Hoofdstuk 35 tot 37 - Parenterale voeding
Wanneer parenterale voeding?
Intestinaal falen dat gedefinieerd wordt als verminderde intestinale absorptie van macro- en micronutriënten en/of vocht, waardoor intraveneuze suppletie nodig is, kan tijdelijk of permanent zijn en is een diagnose die in incidentie toeneemt. Dit is onder andere te verklaren door de toenemende vergrijzing en de toename in de prevalentie van atherosclerose en complexe chirurgie. Tegelijkertijd is intestinaal falen de minst voorkomende vorm van orgaanfalen in Europa. De behandeling met parenterale voeding (TPV) vergt een multidisciplinair team en een goede samenwerking tussen de eerste, tweede en derde lijn. Het doel van de behandeling met TPV is een adequate voedings- en vocht toestand te bewerkstelligen met voldoende suppletie van macro- en micronutriënten en vocht. Hoofdstuk 35 gaat over definities van intestinaal falen, en de samenstelling van en indicaties voor TPV en wordt ingegaan op de complicaties van TPV als lijninfecties, TPV-geassocieerde leverziekten en osteoporose en het monitoren van patiënten met TPV.

Prof. dr. Mireille Serlie
internist-endocrinoloog, afdeling Endocrinologie en Metabolisme, Amsterdam UMC, Amsterdam

Prof. dr. Gerard Dijkstra
maag-, darm- en leverarts, afdeling Maag-, darm- en leverziekten, UMCG, Groningen

Dr. Geert Wanten
maag-, darm- en leverarts, afdeling Maag-, Darm- en Leverziekten, Darmfalen Unit, Radboudumc, Nijmegen
Toegangswegen TPV
Hoofdstuk 36 behandelt toegangswegen voor totale parenterale voeding (TPV) en complicaties die kunnen optreden. De keuze van de veneuze toegangsweg is mede afhankelijk van de termijn waarvoor TPV nodig is.

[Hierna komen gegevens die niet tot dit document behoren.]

File: config.mk
export PLATFORM = sky130hd
export DESIGN_NAME = mc_controller
export DESIGN_NICKNAME = d
export VERILOG_FILES = /design/src/rtl/mc_pkg.sv /design/src/rtl/mc_aludec.sv /design/src/rtl/mc_mainfsm.sv /design/src/rtl/mc_controller.sv
export SDC_FILE = /design/constraint.sdc
export NUM_CORES = 1
export LEC_CHECK = 0
export ABC_CLOCK_PERIOD_IN_PS = 3330
export CORE_MARGIN = 2
export CORE_UTILIZATION = 41
export DETAILED_ROUTE_END_ITERATION = 10
export PLACE_DENSITY = 0.85
export REMOVE_ABC_BUFFERS = 1
export SLEW_MARGIN = 20
export SYNTH_ARGS = -nofsm -noshare
export SYNTH_HDL_FRONTEND = slang
export SYNTH_HIERARCHICAL = 1
export SYNTH_SLANG_ARGS = --single-unit
File: constraint.sdc
create_clock -name clk -period 3.33 [get_ports clk]
set_input_delay 0.333 -clock clk [delete_from_list [all_inputs] [get_ports clk]]
set_output_delay 0.333 -clock clk [all_outputs]
set_load 0.01 [all_outputs]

Achtereenvolgens worden de PICC lijn, het port-a-cath systeem, al dan niet getunnelde lijnen en arterioveneuze fistels (shunts) besproken. Complicaties die kunnen optreden zijn katheterinfecties, kathetersepsis , katheter occlusie en veneuze trombose en de preventie en behandeling hiervan besproken. Protocollaire training van patiënten en zorgverleners in katheterzorg is cruciaal om infecties en andere complicaties te voorkomen.
Organisatie van zorg rond TPV
TPV wordt vaak gestart in een ziekenhuis in situaties wanneer enterale voeding of vochtopname niet of onvoldoende is. De grootste groep patiënten heeft tijdelijk vocht of TPV nodig en wordt door het voedingsteam in de instelling samen met de specialistische thuisteams of verpleeghuisartsen begeleidt totdat de TPV niet meer nodig is. Een kleinere groep is langdurig of permanent van TPV afhankelijk. Zowel in ziekenhuizen als in de thuissituatie zijn er specialistische voedingsteams voor TPV. Hierbij zijn er diverse samenwerkingsverbanden om ervaringen te delen en de zorg te optimaliseren. Hoofdstuk 37 gaat in op de organisatie van de zorg rondom parenterale voeding.